Your goal - Begin at the first line below and copy each line exactly, ending with the line where "export BUFFER_PORTS_ARGS = -buffer_cell sky130_fd_sc_hd__buf_2" appears.
++++++++
**config.mk**
```make
export PLATFORM = sky130hd
export DESIGN_NAME = permutation_stats_pattern_classifier
export DESIGN_NICKNAME = d
export VERILOG_FILES = /design/src/rtl/pspc_pkg.sv /design/src/rtl/permutation_stats_pattern_classifier.sv /design/src/rtl/pspc_front.sv /design/src/rtl/pspc_engine.sv
export SDC_FILE = /design/constraint.sdc
export NUM_CORES = 1
export LEC_CHECK = 0
export ABC_AREA = 0
export ABC_CLOCK_PERIOD_IN_PS = 5250
export BUFFER_PORTS_ARGS = -buffer_cell sky130_fd_sc_hd__buf_4
export CAP_MARGIN = 20
export CORE_UTILIZATION = 55
export CTS_BUF_LIST = sky130_fd_sc_hd__clkbuf_4
export CTS_CLUSTER_SIZE = 30
export DETAILED_ROUTE_END_ITERATION = 10
export GPL_ROUTABILITY_DRIVEN = 0
export GPL_TIMING_DRIVEN = 0
export PLACE_DENSITY = 0.76
export SLEW_MARGIN = 20
export SYNTH_ARGS = -nofsm -noshare
export SYNTH_HDL_FRONTEND = slang
export SYNTH_HIERARCHICAL = 1
export SYNTH_SLANG_ARGS = --single-unit
```
**constraint.sdc**
```tcl
create_clock -name aclk -period 5.25 [get_ports aclk]
set_input_delay 0.2625 -clock aclk [delete_from_list [all_inputs] [get_ports aclk]]
set_output_delay 0.2625 -clock aclk [all_outputs]
set_load 0.02 [all_outputs]
```
<file path="config.mk">
export PLATFORM = sky130hd
export DESIGN_NAME = bvpa_bitmap_ram
export DESIGN_NICKNAME = d
export VERILOG_FILES = /design/src/rtl/bitmap_value_pool_allocator_unit_defines.svh /design/src/rtl/bvpa_pkg.sv /design/src/rtl/bvpa_bitmap_ram.sv
export SDC_FILE = /design/constraint.sdc
export NUM_CORES = 2
export LEC_CHECK = 0
export ABC_CLOCK_PERIOD_IN_PS = 3700
export BUFFER_PORTS_ARGS = -buffer_cell sky130_fd_sc_hd__buf_2
export CAP_MARGIN = 40
export CORE_MARGIN = 3
export CORE_UTILIZATION = 57
export DETAILED_ROUTE_END_ITERATION = 10
export PLACE_DENSITY = 0.73
export SYNTH_ARGS = -nofsm -noshare
export SYNTH_HDL_FRONTEND = slang
export SYNTH_SLANG_ARGS = --single-unit
</file>
<file path="constraint.sdc">
create_clock -name clock -period 3.7 [get_ports clock]
set_clock_uncertainty 0.2 [all_clocks]
set_input_delay 0.37 -clock clock [delete_from_list [all_inputs] [get_ports clock]]
set_output_delay 0.37 -clock clock [all_outputs]
set_load 0.1 [all_outputs]
</file>
<file path="src/rtl/bitmap_value_pool_allocator_unit_defines.svh">
// Assertion macros used by the allocator RTL.
`ifndef BITMAP_VALUE_POOL_ALLOCATOR_UNIT_DEFINES_SVH
`define BITMAP_VALUE_POOL_ALLOCATOR_UNIT_DEFINES_SVH

// Same-cycle implication, disabled while reset is high.
`define BVPA_ASSERT_IMP(lbl, clk, rst, ante, cons, msg) \
   lbl: assert property (@(posedge clk) disable iff (rst) (ante) |-> (cons)) \
      else $error(msg);

// Next-cycle implication, disabled while reset is high.
`define BVPA_ASSERT_NEXT(lbl, clk, rst, ante, cons, msg) \
   lbl: assert property (@(posedge clk) disable iff (rst) (ante) |=> (cons)) \
      else $error(msg);

`endif

</file>
<file path="src/rtl/bvpa_pkg.sv">
`timescale 1ns / 1ps
`default_nettype none

package bvpa_pkg;

   localparam int POOL_SIZE_DEF = 4096;
   localparam int WORD_BITS_DEF = 32;

   localparam int VALUE_W   = 32;
   localparam int COUNT_W   = 13;
   localparam int FUNC_W    = 2;
   localparam int CSR_IDX_W = 2;

   typedef enum logic [FUNC_W-1:0] {
      FUNC_ALLOC   = 2'd0,
      FUNC_RESERVE = 2'd1,
      FUNC_RELEASE = 2'd2
   } func_type;

   typedef enum logic [CSR_IDX_W-1:0] {
      CSR_BASE_VALUE = 2'd0,
      CSR_POOL_COUNT = 2'd1,
      CSR_IN_ORDER   = 2'd2
   } csr_index_type;

endpackage

`default_nettype wire

</file>
<file path="src/rtl/bvpa_bitmap_ram.sv">
`timescale 1ns / 1ps
`default_nettype none

module bvpa_bitmap_ram #(
   parameter int DEPTH    = (bvpa_pkg::POOL_SIZE_DEF + bvpa_pkg::WORD_BITS_DEF - 1)
                            / bvpa_pkg::WORD_BITS_DEF,
   parameter int WIDTH    = bvpa_pkg::WORD_BITS_DEF,
   localparam int ADDR_W  = (DEPTH > 1) ? $clog2(DEPTH) : 1
) (
   input  wire logic              clock,
   input  wire logic              wr_en,
   input  wire logic [ADDR_W-1:0] wr_addr,
   input  wire logic [WIDTH-1:0]  wr_data,
   input  wire logic [ADDR_W-1:0] rd_addr,
   output logic      [WIDTH-1:0]  rd_data
);
   import bvpa_pkg::*;

   logic [WIDTH-1:0] bitmap_ff [DEPTH];
   logic [WIDTH-1:0] rd_data_ff;

   always_ff @(posedge clock) begin
      if (wr_en) begin
         bitmap_ff[wr_addr] <= wr_data;
      end
      rd_data_ff <= bitmap_ff[rd_addr];
   end

   assign rd_data = rd_data_ff;

endmodule

`default_nettype wire

</file>
==> metrics.yaml <==
clocking:
  cts.path.max_buffers: 4
  post_cts.repair.setup_buffers: 0
  post_cts_resize_count: 0
  cts_tree: "done"
  holdBufCountCts: 35
  cts_htree_levels: 5
  root_buffer: "clkbuf_16"
  cts_buffers: 396
  clkSinkCount: 4128
  clk_pin_slew_ps: 60
  clock_latency_ps: 920
synthesis:
  synth_top_cells_by_count: "4096 x edfxtp_1, 1344 x mux4_2, 182 x clkbuf_1"
  ys_seq_area_share_pct: 79.1
  synthMostInstantiatedCell: "edfxtp_1"
  synth_largest_type_area_fraction_pct: 78.7
  synth_nets: 6038
  mappedNetlistArea_um2: 156000
  yosys.area.top_type: "edfxtp_1"
  postSynthAreaPerCell_um2: 26.1
  yosysWarnings: 0
  synthTopCellsByArea: "edfxtp_1 79%, mux4_2 19%, clkbuf_1 0.44%"
  unique_masters_post_synth: 17
  yosys_register_bits: 4128
  synth_edf_count: 4096
  synthArstFlopShare_pct: 0
  dominantRegCellSynth: "edfxtp_1"
  syn_inst: 5990
drt:
  wire_per_inst_um: 38.3
  drt_first_iter_violations: 11205
  finalWirelength_um: 404000
  antenna_left: 0
  remaining_drc_errors: 0
  dr.pass1.iters: 6
  average_vias_per_placed_instance: 6.87
  num_vias: 72452
hold_path:
  hold_depth: 3
  worst_hold_path_type: "input port to flop"
  min_delay_worst_endpoint: "rd_data[12]"
  worst_min_path_start: "rd_addr[5]"
power_and_ir_drop:
  power_density_over_cell_area_nw_per_um2: 542
  total_power_w: 0.0974
  total_leakage_power_nw: 55.6
  vdd_drop_max_uv: 388
die:
  floorplan.io_pins: 80
  fp.dieW_um: 530
  row_count: 191
  die_area_um2: 280000
  start_util_pct: 57.5
  core_area_um2: 272000
  chipHeight_um: 530
grt:
  grt_pass1_wl_um: 570000
  maximum_number_of_pins_on_one_net_before_global_route_repair: 129
  grt_overflow: 0
  antenna_found_initial: 58
  number_of_global_route_vias_before_repair: 74622
  grtUsageTotal_pct: 29.2
place:
  place.port_buffers: 79
  gp_congestion: 0.822
  dpl_hpwl_um: 220000
sta:
  rsz0062_at_grt: "no"
  achievable_clock_frequency_mhz: 313
  max_slew_margin_pct: 33.6
  post-route-min-period_ps: 3200
  tightestPinTransition_ps: 997
  final_hold_viol_count: 0
  final.setup.tns_ps: 0
  timing.final.crit_share_pct: 86.5
  final_max_slew_viol_count: 0
  timing.final.setup_violations: 0
critical_path:
  worst_setup_path_start_kind: "input port"
  crit_chain: "dlygate4sd3_1 -> buf_2 -> nor2b_1 -> nand2_1 -> nor2_4 -> buf_4"
  crit_type: "input port to flop"
  critical_path_peak_fanout: 12
  required_ps: 4070
  regToRegEndpoint: "rd_data[20]"
  crit-reg2reg-launch: "bitmap_ff[113][20]"
  worst_path_max_delay_cell: "nor2b_1"
  critical_path_arrival_ps: 3570
  regToRegSetupSlack_ps: 790
  reg2regPathDepth: 4
  slowest_delay_ps: 670
  end_kind: "flop"
finish:
  nFillCells: 15901
  fraction_of_layout_cells_with_a_size_suffix_above_1_pct: 37.2
  layout-area-overhead-vs-synth_pct: 15.0
  finalNetCount: 6675
status:
  run_status: "completed"
flow_run:
  timing.max_cap.violations: 0
## metrics by stage
| stage | hold WS (ps) | instance area, um2 | setup WS [ps] | utilization [%] | instances |
|---|---|---|---|---|---|
| final | 32.7 | 180000 | 501 | 66.1 | 10543 |
| after floorplan | 269 | 156000 | -109 | - | 5990 |
| after global placement | 492 | 166000 | -5.80 | 61.2 | 9753 |
| after global routing | 30.8 | 180000 | 444 | 66.1 | 10533 |
| after CTS | 7.61 | 180000 | 704 | 66.1 | 10521 |
| after detailed placement | 500 | 167000 | -25.9 | 61.3 | 9763 |
## kinds of logic (layout without fill, tap and decap cells)
logic type / after synthesis / count (layout) / synth area share (%)
buffers and inverters: 316 / 1278 / 0.839
flip-flops: 4128 / 4128 / 79.1
multiplexers: 1376 / 1376 / 19.6
other: 0 / 21 / 0
AND/OR/NAND/NOR: 170 / 170 / 0.446
## flip-flops by register name, summed over array words and instances (netlist names)
register,count
bitmap_ff,4096
rd_data,32
## worst max-delay path: cells and delay by family
family        cells  cell delay, ps
buf+inv           3            1230
simple gates      3            1950
## metal layers
layer	part of all wire (%)	up-vias	wire length [um]	GRT usage, %
li1	-	27682	-	-
met1	35	39016	140000	40.1
met2	50	4890	201000	47.1
met3	12	836	47500	7.08
met4	3.7	28	15000	9.89
met5	0.052	-	212	0
## worst max path at each step
stage	start	end	slack [ps]
2_1_floorplan	wr_en	bitmap_ff[98][0]	-110
3_3_place_gp	rd_addr[0]	rd_data[18]	-6
3_5_place_dp	rd_addr[0]	rd_data[18]	-30
4_1_cts	wr_addr[5]	bitmap_ff[40][22]	700
5_1_grt	wr_addr[5]	bitmap_ff[40][5]	440
6_report	wr_addr[5]	bitmap_ff[40][2]	500
## final cells by class
cell class / instances / area [um2] / area share [%]
multi-input cells: 1546 / 32300 / 18.0
flip-flops and latches: 4128 / 124000 / 68.8
clock buffers: 481 / 10400 / 5.77
repair buffers: 555 / 6510 / 3.62
well taps: 3570 / 4470 / 2.49
diodes: 21 / 52.6 / 0.0292
clock inverters: 242 / 2350 / 1.31
## cell usage in the layout (no fill, tap or decap), types with 2 or more instances in the layout
master and count:
buf_4 294, buf_16 8, nand3_2 4, clkbuf_16 400
clkbuf_8 5, edfxtp_1 4096, inv_8 2, nand2b_1 2
clkinvlp_4 15, clkbuf_1 76, nand3_1 8, buf_2 41
nor2_4 119, clkinv_1 88, diode_2 21, mux2_2 32
nor2_1 3, dfxtp_1 32, clkinv_2 72, buf_8 3
dlygate4sd3_1 35, nor2b_1 7, nor3_4 6, buf_12 174
clkinv_8 9, mux4_2 1344, clkinv_16 2, bufinv_16 39
nand2_1 14, nand4_1 3, nor3_2 3, inv_6 9
clkinv_4 5
## power breakdown
part	switching [W]	leakage, nW	internal (W)
clock	0.0173	6.20	0.0227
combinational	0.00353	12.3	0.00214
sequential	0.000161	37.1	0.0516
Power figures use the tool's default switching activity.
++++++++
Answer below -
**config.mk**
```make
export PLATFORM = sky130hd
export DESIGN_NAME = permutation_stats_pattern_classifier
export DESIGN_NICKNAME = d
export VERILOG_FILES = /design/src/rtl/pspc_pkg.sv /design/src/rtl/permutation_stats_pattern_classifier.sv /design/src/rtl/pspc_front.sv /design/src/rtl/pspc_engine.sv
export SDC_FILE = /design/constraint.sdc
export NUM_CORES = 1
export LEC_CHECK = 0
export ABC_AREA = 0
export ABC_CLOCK_PERIOD_IN_PS = 5250
export BUFFER_PORTS_ARGS = -buffer_cell sky130_fd_sc_hd__buf_4
export CAP_MARGIN = 20
export CORE_UTILIZATION = 55
export CTS_BUF_LIST = sky130_fd_sc_hd__clkbuf_4
export CTS_CLUSTER_SIZE = 30
export DETAILED_ROUTE_END_ITERATION = 10
export GPL_ROUTABILITY_DRIVEN = 0
export GPL_TIMING_DRIVEN = 0
export PLACE_DENSITY = 0.76
export SLEW_MARGIN = 20
export SYNTH_ARGS = -nofsm -noshare
export SYNTH_HDL_FRONTEND = slang
export SYNTH_HIERARCHICAL = 1
export SYNTH_SLANG_ARGS = --single-unit
```
**constraint.sdc**
```tcl
create_clock -name aclk -period 5.25 [get_ports aclk]
set_input_delay 0.2625 -clock aclk [delete_from_list [all_inputs] [get_ports aclk]]
set_output_delay 0.2625 -clock aclk [all_outputs]
set_load 0.02 [all_outputs]
```
<file path="config.mk">
export PLATFORM = sky130hd
export DESIGN_NAME = bvpa_bitmap_ram
export DESIGN_NICKNAME = d
export VERILOG_FILES = /design/src/rtl/bitmap_value_pool_allocator_unit_defines.svh /design/src/rtl/bvpa_pkg.sv /design/src/rtl/bvpa_bitmap_ram.sv
export SDC_FILE = /design/constraint.sdc
export NUM_CORES = 2
export LEC_CHECK = 0
export ABC_CLOCK_PERIOD_IN_PS = 3700
export BUFFER_PORTS_ARGS = -buffer_cell sky130_fd_sc_hd__buf_2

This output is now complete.